Physical forces, not shape, identified as driving factor of cell division direction

Study by the Sanson Lab published in Developmental Cell sheds light on the driving mechanisms that determine the direction of the plane of division during development

Cells are 3D objects and it is essential that the orientation of their plane of division is tightly controlled for tissues and organs to achieve the correct shape and size. Most cells tend to divide in half splitting across the longest axis of their shape. So far, it was unclear if this was determined only by cell shape or by the forces acting on cells in a tissue: if a tissue is stretched, it is hard to tell if a cell orients its division because of the force applied to both ends, or because the forces changed its shape. 

In this study, the Sanson lab was able to determine for the first time in vivo, studying the developing Drosophila embryo, that physical forces, rather than the cell shape, are driving the direction by which cells divide. To determine this, they studied cells localized at specific boundary locations in the embryonic epithelium. Like a fence between two houses, these boundaries ensure that cells between different areas are kept separate, and they do so because they are enriched in actomyosin, that generates high forces. By cutting the boundaries with a very precise laser, the researchers were able to release the forces that anchored the cells to the boundary and determined the direction of the division. Once released, they observed that the cells, which still maintained their original shape, started dividing across a different direction, proving that the forces are the driving factor in determining cell division. 

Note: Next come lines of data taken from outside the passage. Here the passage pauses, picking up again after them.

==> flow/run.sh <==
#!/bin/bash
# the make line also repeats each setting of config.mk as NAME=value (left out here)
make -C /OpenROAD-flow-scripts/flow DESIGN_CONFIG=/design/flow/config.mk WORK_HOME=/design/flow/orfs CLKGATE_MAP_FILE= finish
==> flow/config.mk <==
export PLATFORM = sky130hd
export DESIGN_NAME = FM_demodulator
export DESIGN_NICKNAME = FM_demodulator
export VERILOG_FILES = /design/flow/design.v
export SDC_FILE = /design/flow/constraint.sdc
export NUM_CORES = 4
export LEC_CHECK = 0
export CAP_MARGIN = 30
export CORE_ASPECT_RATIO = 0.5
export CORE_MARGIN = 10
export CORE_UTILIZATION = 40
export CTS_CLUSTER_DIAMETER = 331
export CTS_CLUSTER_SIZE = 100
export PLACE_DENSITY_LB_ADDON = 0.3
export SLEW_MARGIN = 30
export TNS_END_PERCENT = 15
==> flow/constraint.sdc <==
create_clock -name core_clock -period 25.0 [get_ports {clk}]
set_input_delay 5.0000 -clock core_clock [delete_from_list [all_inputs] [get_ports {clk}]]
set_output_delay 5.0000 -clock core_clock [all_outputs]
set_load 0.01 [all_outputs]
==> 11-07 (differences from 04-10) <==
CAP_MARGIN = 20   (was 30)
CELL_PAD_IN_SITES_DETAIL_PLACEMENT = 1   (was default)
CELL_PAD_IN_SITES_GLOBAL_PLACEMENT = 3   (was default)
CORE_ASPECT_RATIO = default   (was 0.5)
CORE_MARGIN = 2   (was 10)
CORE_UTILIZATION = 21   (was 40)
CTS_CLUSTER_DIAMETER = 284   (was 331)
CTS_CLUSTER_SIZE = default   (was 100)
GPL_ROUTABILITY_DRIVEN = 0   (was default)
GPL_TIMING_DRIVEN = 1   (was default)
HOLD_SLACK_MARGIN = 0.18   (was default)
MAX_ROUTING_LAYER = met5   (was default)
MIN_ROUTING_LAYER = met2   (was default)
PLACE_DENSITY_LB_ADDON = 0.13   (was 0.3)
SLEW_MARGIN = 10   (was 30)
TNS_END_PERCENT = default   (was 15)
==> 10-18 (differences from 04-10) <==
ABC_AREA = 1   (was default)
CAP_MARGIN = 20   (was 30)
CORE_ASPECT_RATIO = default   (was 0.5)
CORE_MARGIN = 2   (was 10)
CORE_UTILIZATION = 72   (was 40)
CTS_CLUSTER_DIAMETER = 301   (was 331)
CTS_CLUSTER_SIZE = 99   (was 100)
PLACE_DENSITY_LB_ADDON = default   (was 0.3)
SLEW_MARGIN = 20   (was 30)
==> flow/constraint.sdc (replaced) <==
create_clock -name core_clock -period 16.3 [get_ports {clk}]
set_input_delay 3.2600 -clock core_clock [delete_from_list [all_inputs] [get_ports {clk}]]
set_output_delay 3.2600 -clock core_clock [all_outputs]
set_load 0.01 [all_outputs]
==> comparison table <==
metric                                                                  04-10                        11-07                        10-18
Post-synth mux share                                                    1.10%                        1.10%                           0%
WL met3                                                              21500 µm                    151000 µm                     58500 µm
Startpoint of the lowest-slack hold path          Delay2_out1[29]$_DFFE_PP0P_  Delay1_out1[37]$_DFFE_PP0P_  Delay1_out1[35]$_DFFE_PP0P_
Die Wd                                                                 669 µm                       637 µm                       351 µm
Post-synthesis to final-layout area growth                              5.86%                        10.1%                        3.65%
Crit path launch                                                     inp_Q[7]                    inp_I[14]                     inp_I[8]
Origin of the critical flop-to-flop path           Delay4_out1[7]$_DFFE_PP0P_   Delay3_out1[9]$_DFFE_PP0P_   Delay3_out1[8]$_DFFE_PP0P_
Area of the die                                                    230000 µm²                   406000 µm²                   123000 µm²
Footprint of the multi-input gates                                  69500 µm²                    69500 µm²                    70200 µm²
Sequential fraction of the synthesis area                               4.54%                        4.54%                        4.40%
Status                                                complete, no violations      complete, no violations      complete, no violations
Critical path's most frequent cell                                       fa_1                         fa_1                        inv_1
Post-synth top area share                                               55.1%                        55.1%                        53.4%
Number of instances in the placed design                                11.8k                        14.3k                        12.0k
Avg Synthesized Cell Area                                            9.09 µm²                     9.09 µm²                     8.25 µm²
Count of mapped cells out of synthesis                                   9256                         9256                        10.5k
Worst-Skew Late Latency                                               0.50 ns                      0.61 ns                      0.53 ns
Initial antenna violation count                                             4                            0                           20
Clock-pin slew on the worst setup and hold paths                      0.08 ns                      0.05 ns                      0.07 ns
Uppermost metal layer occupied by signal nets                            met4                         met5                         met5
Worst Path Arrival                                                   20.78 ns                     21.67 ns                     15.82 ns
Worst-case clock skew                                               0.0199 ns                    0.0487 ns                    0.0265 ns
## execute
module execute
#(
	parameter [31:0] RESET = 32'h0000_0000
)
(
	input clk,
	input reset,
	input  [31:0] reg_rdata1,
	input  [31:0] reg_rdata2,
	input  [31:0] execute_imm,
	input  [31:0] pc,
	input  [31:0] fetch_pc,
	input     	immediate_sel,
	input     	mem_write,
	input     	jal,
	input     	jalr,
	input     	lui,
	input     	alu,
	input     	branch,
	input     	arithsubtype,
	input     	mem_to_reg,
	input     	stall_read,
	input  [4:0]  dest_reg_sel,
	input  [2:0]  alu_op,
	input  [1:0]  dmem_raddr,
	input     	wb_branch_i,
	input     	wb_branch_nxt_i,
	output [31:0] alu_operand1,
	output [31:0] alu_operand2,
	output [31:0] write_address,
	output    	branch_stall,
	output reg [31:0] next_pc,
	output reg    	branch_taken,
	output [31:0] wb_result,
	output    	wb_mem_write,
	output    	wb_alu_to_reg,
	output [4:0]  wb_dest_reg_sel,
	output    	wb_branch,
	output    	wb_branch_nxt,
	output    	wb_mem_to_reg,
	output [1:0]  wb_read_address,
	output [2:0]  mem_alu_operation
);
Size in the first run: ~2,600 cells after synthesis, ~47 flip-flops, about 360 I/O pins, roughly 0.018 mm² of cells after synthesis.
clock: 12.0 ns
lec_check: 0
cap_margin: 20
cell_pad_in_sites_global_placement: 2
core_aspect_ratio: 0.5
core_margin: 9
core_utilization: 40
cts_cluster_diameter: 350
cts_cluster_size: 56
place_density_lb_addon: 0.29
setup_slack_margin: -1.2
slew_margin: 20
tns_end_percent: 10
run.sh (not shown) runs the stock make flow with config.mk's settings and CLKGATE_MAP_FILE=.
The baseline finished with timing, DRC and antenna clean.
==> flow/design.v (excerpt) <==
module project_euler_17(
  input clk,
  input reset,
  output reg [3:0] ones_digit,
  output reg [3:0] tens_digit,
  output reg [3:0] hundreds_digit,
  output reg [15:0] letter_count,
  output reg done
);
  integer next_ones_digit;
  integer next_tens_digit;
  integer next_hundreds_digit;
  integer letters;
  always @(posedge clk or posedge reset)
  begin
    if (reset) begin
      ones_digit <= 0;
      tens_digit <= 0;
      hundreds_digit <= 0;
      letter_count <= 0;
      done <= 0;
    end
    else if (!done) begin
      next_ones_digit = 0;
      next_tens_digit = 0;
      next_hundreds_digit = 0;
      letters = 0;
      next_tens_digit[3:0] = tens_digit;
      next_hundreds_digit[3:0] = hundreds_digit;
      if (ones_digit == 9) begin
        next_ones_digit = 0;
        if (tens_digit == 9) begin
          next_tens_digit = 0;
          if (hundreds_digit == 9) begin
            next_hundreds_digit = 0;
            letters += 11;  
            done <= 1;
          end
          else
            next_hundreds_digit[3:0] = hundreds_digit + 1;
        end
        else
          next_tens_digit[3:0] = tens_digit + 1;
      end
      else
        next_ones_digit[3:0] = ones_digit + 1;
      if (next_tens_digit != 1) begin
        case (next_ones_digit)
          1: letters += 3;  
          2: letters += 3;  
          3: letters += 5;  
          4: letters += 4;  
          5: letters += 4;  
          6: letters += 3;  
          7: letters += 5;  
          8: letters += 5;  
          9: letters += 4;  
        endcase
        case (next_tens_digit)
          2: letters += 6;  
          3: letters += 6;  
          4: letters += 5;  
          5: letters += 5;  
          6: letters += 5;  
          7: letters += 7;  
          8: letters += 6;  
          9: letters += 6;  
        endcase
      end
      else begin
        case (next_ones_digit)
          0: letters += 3;  
          1: letters += 6;  
          2: letters += 6;  
          3: letters += 8;  
          4: letters += 8;  
          5: letters += 7;  
          6: letters += 7;  
          7: letters += 9;  
          8: letters += 8;  
          9: letters += 8;  
        endcase
      end
      case (next_hundreds_digit)
        1: letters += 10;  
        2: letters += 10;  
        3: letters += 12;  
  ...
clock: 5.78 ns
lec_check: 0
abc_area: 1
cap_margin: 20
core_margin: 2
core_utilization: 70
cts_cluster_size: 100
slew_margin: 20
run.sh (not shown) runs the stock make flow with config.mk's settings and CLKGATE_MAP_FILE=.
The starting point completed without violations.
Edit:
PLACE_DENSITY = 0.36   (was unset)
SETUP_SLACK_MARGIN = 1.63   (was unset)
TNS_END_PERCENT = 5   (was unset)
What happened:
- The changed run did not get past 4_1_cts
- area after synthesis does not change
- die area stays the same
- synthesized cell count is unchanged

========
Setup of build 54:
Starting RTL as in the previous note.
clock: 10.0 ns
lec_check: 0
cap_margin: 20
core_margin: 2
core_utilization: 40
cts_cluster_diameter: 396
cts_cluster_size: 10
place_density: 0.39
slew_margin: 20
Inputs modified between build 54 and trial 98:
- MIN_ROUTING_LAYER newly set to met2
- CTS_CLUSTER_SIZE removed (was 10)
- GPL_ROUTABILITY_DRIVEN newly set to 0
- CTS_CLUSTER_DIAMETER removed (was 396)
- PLACE_DENSITY removed (was 0.39)
- CAP_MARGIN changed from 20 to 40
- CELL_PAD_IN_SITES_DETAIL_PLACEMENT newly set to 2
### Flow results
Across both runs, static leakage power was higher for trial 98 than for build 54.
Relative contribution of the clock network to total power in trial 98 is 2.7 points higher than in build 54
The run showing the greater sequential share of power is build 54.
The run with more routed wire is trial 98, not build 54.
Trial 98 vs. build 54: wire length of the first global-routing pass higher, number of vias after detailed routing higher.
Area after detailed placement delta (trial 98 -> build 54): insignificant
Diff build 54 -> trial 98: logic gate share of total power dropped 0.2 points; minimum clock period after layout increased 0.74 ns.

========
oak:
Starting RTL as in the previous note.
## project_euler_17
module project_euler_17(
  input clk,
  input reset,
  output reg [3:0] ones_digit,
  output reg [3:0] tens_digit,
  output reg [3:0] hundreds_digit,
  output reg [15:0] letter_count,
  output reg done
);
  integer next_ones_digit;
  integer next_tens_digit;
  integer next_hundreds_digit;
  integer letters;
  always @(posedge clk or posedge reset)
  begin
    if (reset) begin
      ones_digit <= 0;
      tens_digit <= 0;
      hundreds_digit <= 0;
      letter_count <= 0;
      done <= 0;
    end
    else if (!done) begin
      next_ones_digit = 0;
      next_tens_digit = 0;
      next_hundreds_digit = 0;
      letters = 0;
      next_tens_digit[3:0] = tens_digit;
      next_hundreds_digit[3:0] = hundreds_digit;
      if (ones_digit == 9) begin
        next_ones_digit = 0;
        if (tens_digit == 9) begin
          next_tens_digit = 0;
          if (hundreds_digit == 9) begin
            next_hundreds_digit = 0;
            letters += 11;  
            done <= 1;
          end
          else
            next_hundreds_digit[3:0] = hundreds_digit + 1;
        end
        else
          next_tens_digit[3:0] = tens_digit + 1;
      end
      else
  ...
make LEC_CHECK=0 CAP_MARGIN=20 CELL_PAD_IN_SITES_DETAIL_PLACEMENT=2 CORE_MARGIN=2 CORE_UTILIZATION=40 GPL_ROUTABILITY_DRIVEN=0 SETUP_SLACK_MARGIN=1.81 SLEW_MARGIN=20 finish   # period 10.0 ns
No stage failed in oak, and the final checks on the layout all came back clean.
Setup changes, oak to pine
Settings: CELL_PAD_IN_SITES_DETAIL_PLACEMENT removed (was 2); CORE_UTILIZATION changed from 40 to 63; GPL_ROUTABILITY_DRIVEN removed (was 0); TNS_END_PERCENT newly set to 20; SETUP_SLACK_MARGIN changed from 1.81 to 2.67.
--- outcome ---
- Placed cell count, oak and pine: smaller value in pine
- Across both runs, final-layout fill cell count was lower for pine than for oak.
- The share of the clock period used by the worst path after layout of pine is lower than that of oak.
- pine vs oak, capture point of the critical path: letter_count[11] vs letter_count[9]
- When pine is set beside oak, its worst path arrival time turns out to be 750 ps smaller.
- pine has met2 wire length below what oak had.
#### Input delta (birch over pine)
Settings: a deleted SETUP_SLACK_MARGIN that had been 2.67; a change of TNS_END_PERCENT from 20 to 45; a change of CORE_UTILIZATION from 63 to 40; an added MAX_ROUTING_LAYER of met4; an added HOLD_SLACK_MARGIN of 0.11; an added ABC_AREA of 0.
Results
- pine consumes more power than birch.
- Worst slack at placement was lower in birch than in pine.
- Looking only at arrival time reported for the critical path endpoint, and setting everything else aside, the lower value of birch and pine goes to pine.
## Diff of input files: maple against birch
Settings: TNS_END_PERCENT changed from 45 to 10; ABC_AREA removed (was 0); CORE_ASPECT_RATIO newly set to 0.5; CORE_UTILIZATION changed from 40 to 65; MAX_ROUTING_LAYER removed (was met4); HOLD_SLACK_MARGIN removed (was 0.11).
==> results <==
met1 routing resource usage after global routing on maple is up relative to birch.
maple reports a lower floorplan core area than birch does.
Vias: maple above birch
Relative to birch, the global-route usage of maple is higher by 9.0 points.
The total internal power number comes out higher for maple vs birch.
Comparing maple and birch, final cell count is lower on maple.
What birch reported for via count normalized by instance count has to be multiplied by 1.14 to get the figure for maple.
Of maple and birch, the lower clock power belongs to birch.
Going from birch to maple, the post-route met1 wirelength was found to have gone down by 210 um.
Power figures rest on the tool's default switching activity, not on a simulated workload.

 Image by Developmental Cell.

A correct orientation of cell divisions during development is essential to avoid conditions like microcephaly in the brain and polycystic kidney disease. This study is important because it increases our understanding of the cell division process and its potential pitfalls.

Reference: Scarpa E, Finet C, Blanchard GB, Sanson B, (2018), Actomyosin-Driven Tension at Compartmental Boundaries Orients Cell Division Independently of Cell Geometry In Vivo, Developmental Cell.